La Repubblica, 18 gennaio 2024

A Giugliano, in provincia di Napoli, sabato 13 gennaio è morta una bambina di sei anni. Si chiamava Michelle e viveva, insieme alla sua famiglia, nel campo rom di via Carrafiello. Da quanto riportano le cronache locali, Michelle stava percorrendo un tratto di strada all’interno del campo quando ha toccato un cavo elettrico scoperto e si è accasciata a terra, folgorata da una scossa. Abbiamo imparato a chiamare “innocenti assoluti” quei bambini, dai 0 ai 3 anni d’età, che vivono nelle carceri italiane insieme alle loro madri. Ecco, la stessa espressione - pur se applicata a contesti diversi - viene in mente oggi, se ci si sofferma sulle decine e decine di minori che vivono in condizioni terribilmente precarie all’interno dei campi.

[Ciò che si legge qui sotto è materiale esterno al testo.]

What follows belongs to an exercise in optimizing a design on an open flow for small area and a short achievable clock period; a production flow would make more cautious choices. Function was checked by simulation only, so behaviour that the tests miss may differ from the original. The flow treats the clock pin as an ideal source. Dropping or thinning the clock tree relies on that and would not hold on a real chip. Power is estimated from default activity; no workload was simulated.

## alu_top
module alu_top(
    input clk,
    input [7:0] a_in, b_in,
    input [3:0] command_in,
    input oe,
    output reg [15:0] d_out
    );
For scale: roughly 640 cells after synthesis, ~39 flip-flops, roughly 38 I/O pins, roughly 0.0056 mm^2 of cells after synthesis.
export LEC_CHECK = 0
export CAP_MARGIN = 20
export CORE_MARGIN = 2
export CORE_UTILIZATION = 60
export SLEW_MARGIN = 20
create_clock -name core_clock -period 30.0 [get_ports {clk}]
standard.sh (not shown) runs the stock make flow with config.mk's settings and CLKGATE_MAP_FILE= SYNTH_SCRIPT=/design/flow/synth_recipe.tcl, a recipe that flattens the netlist after the stock synthesis.
==> flow/flow/run.sh <==
#!/bin/bash
set -euo pipefail
export BUFFER_PORTS_ARGS="-buffer_cell sky130_fd_sc_hd__buf_2"
R=orfs/results/$FLOW_PLATFORM/alu_top/base
bash standard.sh cts > make_cts.log 2>&1
IN_ODB=$R/4_cts.odb OUT_ODB=$R/4_cts.odb openroad -exit -no_init flow/flatclk.tcl > flatclk.log 2>&1
bash standard.sh > make.log 2>&1
==> flow/flow/flatclk.tcl <==
read_db $::env(IN_ODB)
set block [ord::get_db_block]
set root [$block findInst clkbuf_0_clk]
set clknet [[$root findITerm A] getNet]
set rootnet [[$root findITerm X] getNet]
set leaves {}
foreach it [$rootnet getITerms] {
  if {[$it getInst] ne $root} { lappend leaves $it }
}
if {[llength $leaves] > 4} { error "[llength $leaves] leaf buffers: more than the clock port may drive" }
foreach it $leaves {
  set leaf [$it getInst]
  $it disconnect
  $it connect $clknet
  set lnet [[$leaf findITerm X] getNet]
  foreach s [$lnet getITerms] {
    set i [$s getInst]
    if {$i eq $leaf} { continue }
    if {![[$i getMaster] isSequential]} {
      puts "removing dummy load [$i getName] [[$i getMaster] getName]"
      odb::dbInst_destroy $i
    }
  }
  puts "leaf [$leaf getName] drives [expr {[llength [$lnet getITerms]] - 1}] pins"
}
puts "removing root buffer [$root getName]"
odb::dbInst_destroy $root
odb::dbNet_destroy $rootnet
puts "clock port drives [llength [$clknet getITerms]] pins"
detailed_placement
check_placement -verbose
write_db $::env(OUT_ODB)
Then changed:
==> flow/flow/run.sh (replaced) <==
#!/bin/bash
# The standard layout, with plain buffers (buf_2) on the ports in place of the
# delay buffers buffer_ports picks by default, and timing repair asked to
# leave 23.6 ns of setup slack at the design's 30 ns clock (the SDC is
# unchanged).  Every tool's output goes to make.log here; ORFS also keeps
# each step's log under orfs/logs/.
set -euo pipefail
export BUFFER_PORTS_ARGS="-buffer_cell sky130_fd_sc_hd__buf_2"
export SETUP_SLACK_MARGIN=23.6
bash standard.sh > make.log 2>&1
removed: flow/flow/flatclk.tcl
Result: The changed run finished clean. Final cell count is higher by 1.5%. Power came out higher by 14%. Global-route usage goes up by 0.77 points.
Then changed:
==> flow/flow/run.sh (replaced) <==
#!/bin/bash
# The standard layout, with plain buffers (buf_2) on the ports in place of the
# delay buffers buffer_ports picks by default.  Every tool's output goes to
# make.log here; ORFS also keeps each step's log under orfs/logs/.
set -euo pipefail
export BUFFER_PORTS_ARGS="-buffer_cell sky130_fd_sc_hd__buf_2"
bash standard.sh > make.log 2>&1
=> The new run finished with timing, DRC and antenna clean; setup slack gets better by 6.5 ps; critical path depth does not change; routed wire length went down by 2.0%; first-iteration DRC count went up by 12%; register-to-register slack gets worse by 480 ps; area after synthesis is unchanged; sequential share of layout area climbs by 0.18 points; non-clock buffer count decreases by 8; combinational power came out lower by about 3%; utilization shrinks by 1.6 points; sequential power went down by about 1%.

* * *

Starting RTL as in the previous note.
export LEC_CHECK = 0
export CAP_MARGIN = 20
export CORE_MARGIN = 2
export CORE_UTILIZATION = 60
export SLEW_MARGIN = 20
create_clock -name core_clock -period 30.0 [get_ports {clk}]
==> flow/flow/run.sh <==
#!/bin/bash
set -euo pipefail
export BUFFER_PORTS_ARGS="-buffer_cell sky130_fd_sc_hd__buf_2"
export SETUP_SLACK_MARGIN=23.4
R=orfs/results/$FLOW_PLATFORM/alu_top/base
bash standard.sh cts > make_cts.log 2>&1
IN_ODB=$R/4_cts.odb OUT_ODB=$R/4_cts.odb openroad -exit -no_init flow/flatclk.tcl > flatclk.log 2>&1
bash standard.sh > make.log 2>&1
==> flow/flow/flatclk.tcl <==
read_db $::env(IN_ODB)
set block [ord::get_db_block]
set root [$block findInst clkbuf_0_clk]
set clknet [[$root findITerm A] getNet]
set rootnet [[$root findITerm X] getNet]
set leaves {}
foreach it [$rootnet getITerms] {
  if {[$it getInst] ne $root} { lappend leaves $it }
}
if {[llength $leaves] > 4} { error "[llength $leaves] leaf buffers: more than the clock port may drive" }
foreach it $leaves {
  set leaf [$it getInst]
  $it disconnect
  $it connect $clknet
  set lnet [[$leaf findITerm X] getNet]
  foreach s [$lnet getITerms] {
    set i [$s getInst]
    if {$i eq $leaf} { continue }
    if {![[$i getMaster] isSequential]} {
      puts "removing dummy load [$i getName] [[$i getMaster] getName]"
      odb::dbInst_destroy $i
    }
  }
  puts "leaf [$leaf getName] drives [expr {[llength [$lnet getITerms]] - 1}] pins"
}
puts "removing root buffer [$root getName]"
odb::dbInst_destroy $root
odb::dbNet_destroy $rootnet
puts "clock port drives [llength [$clknet getITerms]] pins"
detailed_placement
check_placement -verbose
write_db $::env(OUT_ODB)
The starting point ran to the end with no violations.
Next try:
==> flow/flow/run.sh (replaced) <==
#!/bin/bash
# The standard layout, with plain buffers (buf_2) on the ports in place of the
# delay buffers buffer_ports picks by default, and a clock tree built from
# clkbuf_16 without sink clustering.  Every tool's output goes to make.log
# here; ORFS also keeps each step's log under orfs/logs/.
set -euo pipefail
export BUFFER_PORTS_ARGS="-buffer_cell sky130_fd_sc_hd__buf_2"
export CTS_ARGS="-repair_clock_nets -root_buf sky130_fd_sc_hd__clkbuf_16 -buf_list sky130_fd_sc_hd__clkbuf_16"
bash standard.sh > make.log 2>&1
removed: flow/flow/flatclk.tcl
After rerunning: The new run passed the timing, design-rule and antenna checks. Clock skew came out lower by 0.025 ns. Total power came out higher by about a fifth. Final cell count hardly moves. Utilization came out higher by 0.66 points. Hold slack gets better by 0.0035 ns. Cell area came out higher slightly. Combinational power hardly moves. Routed wire length is about the same. Worst setup slack gets worse by 0.14 ns. Sequential power hardly moves.

* * *

Starting RTL as in the previous note.
clock: 30.0 ns
lec_check: 0
cap_margin: 20
core_margin: 2
core_utilization: 60
slew_margin: 20
==> flow/flow/run.sh <==
#!/bin/bash
# The standard layout, with plain buffers (buf_2) on the ports in place of the
# delay buffers buffer_ports picks by default, and timing repair asked to
# leave 23.3 ns of setup slack at the design's 30 ns clock (the SDC is
# unchanged).  Every tool's output goes to make.log here; ORFS also keeps
# each step's log under orfs/logs/.
set -euo pipefail
export BUFFER_PORTS_ARGS="-buffer_cell sky130_fd_sc_hd__buf_2"
export SETUP_SLACK_MARGIN=23.3
bash standard.sh > make.log 2>&1
The baseline completed with no timing, DRC or antenna violations.
Change:
==> flow/flow/run.sh (replaced) <==
#!/bin/bash
# The standard layout, with plain buffers (buf_2) on the ports in place of the
# delay buffers buffer_ports picks by default, and no dummy loads added to the
# clock tree.  Every tool's output goes to make.log here; ORFS also keeps each
# step's log under orfs/logs/.
set -euo pipefail
export BUFFER_PORTS_ARGS="-buffer_cell sky130_fd_sc_hd__buf_2"
export CTS_ARGS="-sink_clustering_enable -repair_clock_nets -dont_use_dummy_load"
bash standard.sh > make.log 2>&1
=> The new run completed without violations; global-route usage goes down by 0.22 points; first-iteration DRC count goes up by 10%; total power drops by 8.8%; critical path depth is unchanged; hold slack barely changes; synthesized area is unchanged; die area does not change; design area falls by 2.2%; synthesized cell count is unchanged; wire length shrinks by 0.39%; clock power fell by about 40%.

* * *

Another version of the RTL of alu_top (not shown whole).
Size: roughly 630 cells after synthesis, about 38 I/O pins, ~5700 um2 of cells after synthesis.
==> flow/config.mk <==
export PLATFORM = sky130hd
export DESIGN_NAME = alu_top
export DESIGN_NICKNAME = alu_top
export VERILOG_FILES = /design/flow/design.v
export SDC_FILE = /design/flow/constraint.sdc
export NUM_CORES = 4
export LEC_CHECK = 0
export CAP_MARGIN = 20
export CORE_MARGIN = 2
export CORE_UTILIZATION = 75
export SLEW_MARGIN = 20
==> flow/constraint.sdc <==
create_clock -name core_clock -period 30.0 [get_ports {clk}]
set_input_delay 6.0000 -clock core_clock [delete_from_list [all_inputs] [get_ports {clk}]]
set_output_delay 6.0000 -clock core_clock [all_outputs]
set_load 0.01 [all_outputs]
==> flow/flow/run.sh <==
#!/bin/bash
# The standard layout, with plain buffers (buf_2) on the ports in place of the
# delay buffers buffer_ports picks by default.  Every tool's output goes to
# make.log here; ORFS also keeps each step's log under orfs/logs/.
set -euo pipefail
export BUFFER_PORTS_ARGS="-buffer_cell sky130_fd_sc_hd__buf_2"
bash standard.sh > make.log 2>&1
The first run produced a clean layout.
==> next run, changes <==
- CORE_UTILIZATION: 75 -> 88
Outcome:
- With this change the flow stopped in 5_1_grt with GRT-0116
- area after synthesis stays the same
- synthesized cell count stays the same

* * *

Another version of the RTL of alu_top (not shown whole).
Size in the first run: about 610 cells after synthesis, about 39 flip-flops, roughly 38 I/O pins, roughly 5400 um2 of cells after synthesis.
==> flow/design.v (excerpt) <==
module alu_top(
    input clk,
    input [7:0] a_in, b_in,
    input [3:0] command_in,
    input oe,
    output reg [15:0] d_out
    );
export LEC_CHECK = 0
export CAP_MARGIN = 20
export CORE_MARGIN = 2
export CORE_UTILIZATION = 60
export SLEW_MARGIN = 20
create_clock -name core_clock -period 30.0 [get_ports {clk}]
==> flow/flow/run.sh <==
#!/bin/bash
set -euo pipefail
export BUFFER_PORTS_ARGS="-buffer_cell sky130_fd_sc_hd__buf_2"
export SETUP_SLACK_MARGIN=23.45
R=orfs/results/$FLOW_PLATFORM/alu_top/base
bash standard.sh cts > make_cts.log 2>&1
IN_ODB=$R/4_cts.odb OUT_ODB=$R/4_cts.odb openroad -exit -no_init flow/flatclk.tcl > flatclk.log 2>&1
bash standard.sh > make.log 2>&1
==> flow/flow/flatclk.tcl <==
read_db $::env(IN_ODB)
set block [ord::get_db_block]
set root [$block findInst clkbuf_0_clk]
set clknet [[$root findITerm A] getNet]
set rootnet [[$root findITerm X] getNet]
set leaves {}
foreach it [$rootnet getITerms] {
  if {[$it getInst] ne $root} { lappend leaves $it }
}
if {[llength $leaves] > 4} { error "[llength $leaves] leaf buffers: more than the clock port may drive" }
foreach it $leaves {
  set leaf [$it getInst]
  $it disconnect
  $it connect $clknet
  set lnet [[$leaf findITerm X] getNet]
  foreach s [$lnet getITerms] {
    set i [$s getInst]
    if {$i eq $leaf} { continue }
    if {![[$i getMaster] isSequential]} {
      puts "removing dummy load [$i getName] [[$i getMaster] getName]"
      odb::dbInst_destroy $i
    }
  }
  puts "leaf [$leaf getName] drives [expr {[llength [$lnet getITerms]] - 1}] pins"
}
puts "removing root buffer [$root getName]"
odb::dbInst_destroy $root
odb::dbNet_destroy $rootnet
puts "clock port drives [llength [$clknet getITerms]] pins"
detailed_placement
check_placement -verbose
write_db $::env(OUT_ODB)
The starting point finished clean.
Then changed:
--- a/flow/flow/run.sh
+++ b/flow/flow/run.sh
@@ -4 +4 @@
-export SETUP_SLACK_MARGIN=23.45
+export SETUP_SLACK_MARGIN=23.4
Result: The new run produced a clean layout. Total power drops slightly. Sequential power barely changes. Utilization drops by 0.71 points. Wire length drops slightly. Synthesized cell count stays the same. Hold slack gets worse by 0.0073 ns. First-iteration DRC count climbs by a few percent. Worst setup slack hardly moves. Non-clock buffer count drops by 2.

==> afterwards: timing with drivers on the ports <==
How much do the figures lean on ideal ports? The routed layouts below were timed once more, with nothing changed but the port constraints.
Step 1 assumes that a clkbuf_16 drives the clock port and a buf_2 every other input.
Step 2, shift: input delay + t, output delay - t, t = (earliest + latest rising clock arrival at the registers) / 2. This alone moves slack from input paths to output paths.
Three values: no drivers, after step 1, after step 2; two values: the first two.
run	shift t [ns]	setup slack, ns	worst setup path at the end	slew at the worst register clock pin (ns)	worst slew at a driven data input, ns
the first run of note 1	0.200	23.355 / 23.355 / 23.210	input to register	0.09 / 0.09	0.03
the second run of note 1	0.334	23.257 / 23.222 / 23.341	input to register	0.09 / 0.09	0.03
the third run of note 1	0.332	23.264 / 23.228 / 23.204	input to register	0.09 / 0.09	0.04
the first run of note 2	0.197	23.425 / 23.364 / 23.299	input to register	0.09 / 0.09	0.04
the second run of note 2	0.328	23.281 / 23.239 / 23.213	input to register	0.06 / 0.06	0.04
the first run of note 3	0.335	23.264 / 23.226 / 23.204	input to register	0.09 / 0.09	0.03
the second run of note 3	0.325	23.278 / 23.242 / 23.226	input to register	0.09 / 0.09	0.04
the first run of note 4	0.338	23.118 / 23.118 / 23.090	input to register	0.10 / 0.10	0.04
the first run of note 5	0.200	23.404 / 23.346 / 23.287	input to register	0.09 / 0.09	0.04
the second run of note 5	0.199	23.402 / 23.343 / 23.248	input to register	0.10 / 0.10	0.03
After both steps setup and hold are still met in every run listed. For the second run of note 5, which loses most, drivers alone change the setup slack by -0.059 ns; drivers and shift together by -0.154 ns.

Innocente assoluta era Michelle che si preparava per andare a scuola e cercava dell’acqua potabile, innocenti erano i tanti bambini morti, vittime dei roghi in questi anni, all’interno di case pericolanti nei diversi campi che le grandi città hanno allestito per loro.

Pochissime sono state le informazioni su questa morte, quasi che simili incidenti fossero né più né meno tristi fatalità, frutto di un contesto irreparabilmente degradato. Eppure, quel contesto è stato progettato per far vivere alcune persone, di cui quasi la metà minori, il più lontano possibile dai centri urbani e dai servizi essenziali. È stato progettato e abbandonato in quel degrado che genera, per forza di cose, fragilità e paura.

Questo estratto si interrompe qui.